Extracted material
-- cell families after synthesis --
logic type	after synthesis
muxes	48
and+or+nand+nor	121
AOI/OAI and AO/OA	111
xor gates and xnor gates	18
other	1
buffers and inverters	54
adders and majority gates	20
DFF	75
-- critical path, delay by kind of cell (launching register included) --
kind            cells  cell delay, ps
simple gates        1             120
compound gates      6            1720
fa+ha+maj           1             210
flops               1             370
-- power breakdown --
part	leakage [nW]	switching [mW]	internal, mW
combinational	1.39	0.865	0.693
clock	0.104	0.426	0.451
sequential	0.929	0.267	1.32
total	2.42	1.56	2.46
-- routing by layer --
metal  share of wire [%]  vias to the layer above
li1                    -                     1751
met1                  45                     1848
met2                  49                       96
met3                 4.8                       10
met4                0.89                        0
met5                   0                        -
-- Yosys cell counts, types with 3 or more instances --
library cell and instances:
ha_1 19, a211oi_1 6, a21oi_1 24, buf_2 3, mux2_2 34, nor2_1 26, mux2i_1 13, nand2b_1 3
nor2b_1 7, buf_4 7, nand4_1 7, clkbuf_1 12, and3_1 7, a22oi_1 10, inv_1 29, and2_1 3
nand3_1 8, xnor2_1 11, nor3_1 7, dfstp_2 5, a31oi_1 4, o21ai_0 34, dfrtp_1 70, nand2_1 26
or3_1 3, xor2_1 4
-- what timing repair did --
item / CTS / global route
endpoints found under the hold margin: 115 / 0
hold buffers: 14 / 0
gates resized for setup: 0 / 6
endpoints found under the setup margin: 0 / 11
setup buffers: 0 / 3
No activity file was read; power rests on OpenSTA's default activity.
## src/hw/hbm_pkg.sv

```systemverilog
// Constants, types and helpers for the host bus byte lane mapper
package hbm_pkg;
  // ==========================================================
  // Widths and offsets
  localparam int ADDR_W = 6;
  localparam int DATA_W = 16;
  localparam int BYTE_W = 8;
  localparam int REG_COUNT = 32;
  localparam int LANE_LO_LSB = 0;
  localparam int LANE_HI_LSB = 8;
  localparam logic [5:0] OFS_DATA_PORT = 6'h10;
  localparam logic [5:0] OFS_UNUSED = 6'h11;
  localparam logic [5:0] OFS_LOW_ONLY = 6'h1e;
  localparam logic [5:0] OFS_RESET = 6'h1f;
  // ==========================================================
  // Reset and fill values
  localparam logic [7:0] REG_RESET = 8'h00;
  localparam logic [7:0] FILL_BYTE = 8'h00;
  localparam logic [15:0] DATA_RESET = 16'h0000;

  // ==========================================================
  // Types
  typedef enum logic [1:0] {
    HBM_MODE_NONE,
    HBM_MODE_ISA,
    HBM_MODE_186
  } hbm_mode_t;

  typedef struct packed {
    logic rd;
    logic wr;
    logic [5:0] addr;
    logic [15:0] wdata;
  } hbm_req_t;

  // ==========================================================
  // Helpers
  function automatic logic [5:0] hbm_pair(input logic [5:0] a, input logic odd);
    hbm_pair = {a[5:1], odd};
  endfunction : hbm_pair

  function automatic logic [7:0] hbm_lane(input logic [15:0] d, input logic hi);
    hbm_lane = hi ? d[LANE_HI_LSB +: BYTE_W] : d[LANE_LO_LSB +: BYTE_W];
  endfunction : hbm_lane
endpackage : hbm_pkg

```

## src/hw/hbm_host_bus_byte_lane_mapper.sv

```systemverilog
// Host bus decoder and byte lane router with its register bytes
`timescale 1ns/1ps
`default_nettype none
module hbm_host_bus_byte_lane_mapper (
  // Clock and reset
  input wire logic SYS_CLK,
  input wire logic RESET,
  // Bus mode straps
  input wire logic EEPROM_SELECT_STRAP_PIN,
  input wire logic EEPROM_CLOCK_STRAP_PIN,
  // Host bus
  input wire logic [5:0] HOST_ADDR,
  input wire logic ADDRESS_ENABLE_PROGRAM_STROBE,
  input wire logic HOST_READ_STROBE_N,
  input wire logic HOST_WRITE_STROBE_N,
  input wire logic [15:0] HOST_DATA_LANES_IN,
  output logic [15:0] HOST_DATA_LANES_OUT,
  output logic HOST_DATA_LANES_OE_N,
  // Packet data port
  input wire logic [15:0] PKT_RD_DATA,
  output logic PKT_RD_STROBE,
  output logic PKT_WR_STROBE,
  output logic [15:0] PKT_WR_DATA,
  // Register write report and soft reset
  output logic REG_WR_STROBE,
  output logic [5:0] REG_WR_OFFSET,
  output logic [7:0] REG_WR_BYTE,
  output logic CORE_RESET_PULSE,
  // Mode status
  output logic BUS_MODE_VALID,
  output logic BUS_MODE_186
);

  // ==========================================================
  // State
  hbm_pkg::hbm_mode_t mode_ff;
  hbm_pkg::hbm_mode_t nxt_mode;
  logic strap_done_ff;
  logic mode_ok_ff;
  logic mode_186_ff;
  logic rd_prev_ff;
  logic wr_prev_ff;
  logic [7:0] regs_ff [0:hbm_pkg::REG_COUNT-1];
  logic [15:0] dout_ff;
  logic oe_n_ff;
  logic pkt_rd_ff;
  logic pkt_wr_ff;
  logic [15:0] pkt_wdata_ff;
  logic reg_wr_ff;
  logic [5:0] reg_ofs_ff;
  logic [7:0] reg_byte_ff;
  logic core_rst_ff;

  // ==========================================================
  // Request decode
  hbm_pkg::hbm_req_t req;
  assign req.rd = ~HOST_READ_STROBE_N;
  assign req.wr = ~HOST_WRITE_STROBE_N;
  assign req.addr = HOST_ADDR;
  assign req.wdata = HOST_DATA_LANES_IN;

  wire is_isa = (mode_ff == hbm_pkg::HBM_MODE_ISA);
  wire is_186 = (mode_ff == hbm_pkg::HBM_MODE_186);
  // ISA cycles are only ours while address enable is low
  wire sel = strap_done_ff & (is_186 | (is_isa & ~ADDRESS_ENABLE_PROGRAM_STROBE));
  wire rd_act = sel & req.rd;
  wire rd_go = rd_act & ~rd_prev_ff;
  wire wr_go = sel & req.wr & ~wr_prev_ff;

  wire is_odd = req.addr[0];
  wire at_dp = (req.addr == hbm_pkg::OFS_DATA_PORT);
  wire at_unused = (req.addr == hbm_pkg::OFS_UNUSED);
  wire at_low_only = (req.addr == hbm_pkg::OFS_LOW_ONLY);
  wire at_reset = (req.addr == hbm_pkg::OFS_RESET);
  wire [5:0] even_ofs = hbm_pkg::hbm_pair(req.addr, 1'b0);
  wire [5:0] odd_ofs = hbm_pkg::hbm_pair(req.addr, 1'b1);
  wire [7:0] even_byte = regs_ff[even_ofs[4:0]];
  wire [7:0] odd_byte = regs_ff[odd_ofs[4:0]];

  // ==========================================================
  // Strap decode
  always_comb begin
    nxt_mode = hbm_pkg::HBM_MODE_NONE;
    if (!EEPROM_SELECT_STRAP_PIN && !EEPROM_CLOCK_STRAP_PIN) begin
      nxt_mode = hbm_pkg::HBM_MODE_ISA;
    end else if (!EEPROM_SELECT_STRAP_PIN && EEPROM_CLOCK_STRAP_PIN) begin
      nxt_mode = hbm_pkg::HBM_MODE_186;
    end
  end

  // Straps caught on the first edge after reset release
  always_ff @(posedge SYS_CLK or posedge RESET) begin
    if (RESET) begin
      mode_ff <= hbm_pkg::HBM_MODE_NONE;
      strap_done_ff <= 1'b0;
      mode_ok_ff <= 1'b0;
      mode_186_ff <= 1'b0;
    end else if (!strap_done_ff) begin
      mode_ff <= nxt_mode;
      strap_done_ff <= 1'b1;
      mode_ok_ff <= (nxt_mode != hbm_pkg::HBM_MODE_NONE);
      mode_186_ff <= (nxt_mode == hbm_pkg::HBM_MODE_186);
    end
  end

  // ==========================================================
  // Read lane routing
  // ISA odd mirrors the odd byte, 186 odd keeps the even byte low
  wire [7:0] rd_lo = (is_odd && is_isa) ? odd_byte : even_byte;
  wire [7:0] rd_hi = at_low_only ? hbm_pkg::FILL_BYTE : odd_byte;
  wire [15:0] rd_word = at_dp ? PKT_RD_DATA :
                        (at_reset | at_unused) ? {hbm_pkg::FILL_BYTE, hbm_pkg::FILL_BYTE} :
                        at_low_only ? {rd_hi, even_byte} :
                        {rd_hi, rd_lo};

  // ==========================================================
  // Write lane routing
  wire wr_hi_lane = is_186 & is_odd;
  wire [7:0] wr_byte = hbm_pkg::hbm_lane(req.wdata, wr_hi_lane);
  wire wr_reg = wr_go & ~at_dp & ~at_unused;
  wire wr_pkt = wr_go & at_dp;

  // ==========================================================
  // Strobe edge tracking
  always_ff @(posedge SYS_CLK or posedge RESET) begin
    if (RESET) begin
      rd_prev_ff <= 1'b0;
      wr_prev_ff <= 1'b0;
    end else begin
      rd_prev_ff <= rd_act;
      wr_prev_ff <= sel & req.wr;
    end
  end

  // ==========================================================
  // Register bytes
  always_ff @(posedge SYS_CLK or posedge RESET) begin
    if (RESET) begin
      for (int i = 0; i < hbm_pkg::REG_COUNT; i++) begin
        regs_ff[i] <= hbm_pkg::REG_RESET;
      end
    end else if (wr_reg) begin
      regs_ff[req.addr[4:0]] <= wr_byte;
    end
  end

  // ==========================================================
  // Read data driver
  always_ff @(posedge SYS_CLK or posedge RESET) begin
    if (RESET) begin
      dout_ff <= hbm_pkg::DATA_RESET;
      oe_n_ff <= 1'b1;
    end else begin
      dout_ff <= rd_act ? rd_word : hbm_pkg::DATA_RESET;
      oe_n_ff <= ~rd_act;
    end
  end

  // ==========================================================
  // Side effects, one pulse per access
  always_ff @(posedge SYS_CLK or posedge RESET) begin
    if (RESET) begin
      pkt_rd_ff <= 1'b0;
      pkt_wr_ff <= 1'b0;
      pkt_wdata_ff <= hbm_pkg::DATA_RESET;
      reg_wr_ff <= 1'b0;
      reg_ofs_ff <= 6'h00;
      reg_byte_ff <= hbm_pkg::REG_RESET;
      core_rst_ff <= 1'b0;
    end else begin
      pkt_rd_ff <= rd_go & at_dp;
      pkt_wr_ff <= wr_pkt;
      if (wr_pkt) begin
        pkt_wdata_ff <= req.wdata;
      end
      reg_wr_ff <= wr_reg;
      if (wr_reg) begin
        reg_ofs_ff <= req.addr;
        reg_byte_ff <= wr_byte;
      end
      core_rst_ff <= rd_go & at_reset;
    end
  end

  assign HOST_DATA_LANES_OUT = dout_ff;
  assign HOST_DATA_LANES_OE_N = oe_n_ff;
  assign PKT_RD_STROBE = pkt_rd_ff;
  assign PKT_WR_STROBE = pkt_wr_ff;
  assign PKT_WR_DATA = pkt_wdata_ff;
  assign REG_WR_STROBE = reg_wr_ff;
  assign REG_WR_OFFSET = reg_ofs_ff;
  assign REG_WR_BYTE = reg_byte_ff;
  assign CORE_RESET_PULSE = core_rst_ff;
  assign BUS_MODE_VALID = mode_ok_ff;
  assign BUS_MODE_186 = mode_186_ff;

  wire plain_rd = rd_act & ~at_dp & ~at_unused & ~at_low_only & ~at_reset;
endmodule : hbm_host_bus_byte_lane_mapper
`default_nettype wire

```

Exercise
Please give back, exactly as it stands above, the stretch from the line with "cell delay, ps" through the line with "setup buffers: 0 / 3", and no line outside it.

Finished exercise
kind            cells  cell delay, ps
simple gates        1             120
compound gates      6            1720
fa+ha+maj           1             210
flops               1             370
-- power breakdown --
part	leakage [nW]	switching [mW]	internal, mW
combinational	1.39	0.865	0.693
clock	0.104	0.426	0.451
sequential	0.929	0.267	1.32
total	2.42	1.56	2.46
-- routing by layer --
metal  share of wire [%]  vias to the layer above
li1                    -                     1751
met1                  45                     1848
met2                  49                       96
met3                 4.8                       10
met4                0.89                        0
met5                   0                        -
-- Yosys cell counts, types with 3 or more instances --
library cell and instances:
ha_1 19, a211oi_1 6, a21oi_1 24, buf_2 3, mux2_2 34, nor2_1 26, mux2i_1 13, nand2b_1 3
nor2b_1 7, buf_4 7, nand4_1 7, clkbuf_1 12, and3_1 7, a22oi_1 10, inv_1 29, and2_1 3
nand3_1 8, xnor2_1 11, nor3_1 7, dfstp_2 5, a31oi_1 4, o21ai_0 34, dfrtp_1 70, nand2_1 26
or3_1 3, xor2_1 4
-- what timing repair did --
item / CTS / global route
endpoints found under the hold margin: 115 / 0
hold buffers: 14 / 0
gates resized for setup: 0 / 6
endpoints found under the setup margin: 0 / 11
setup buffers: 0 / 3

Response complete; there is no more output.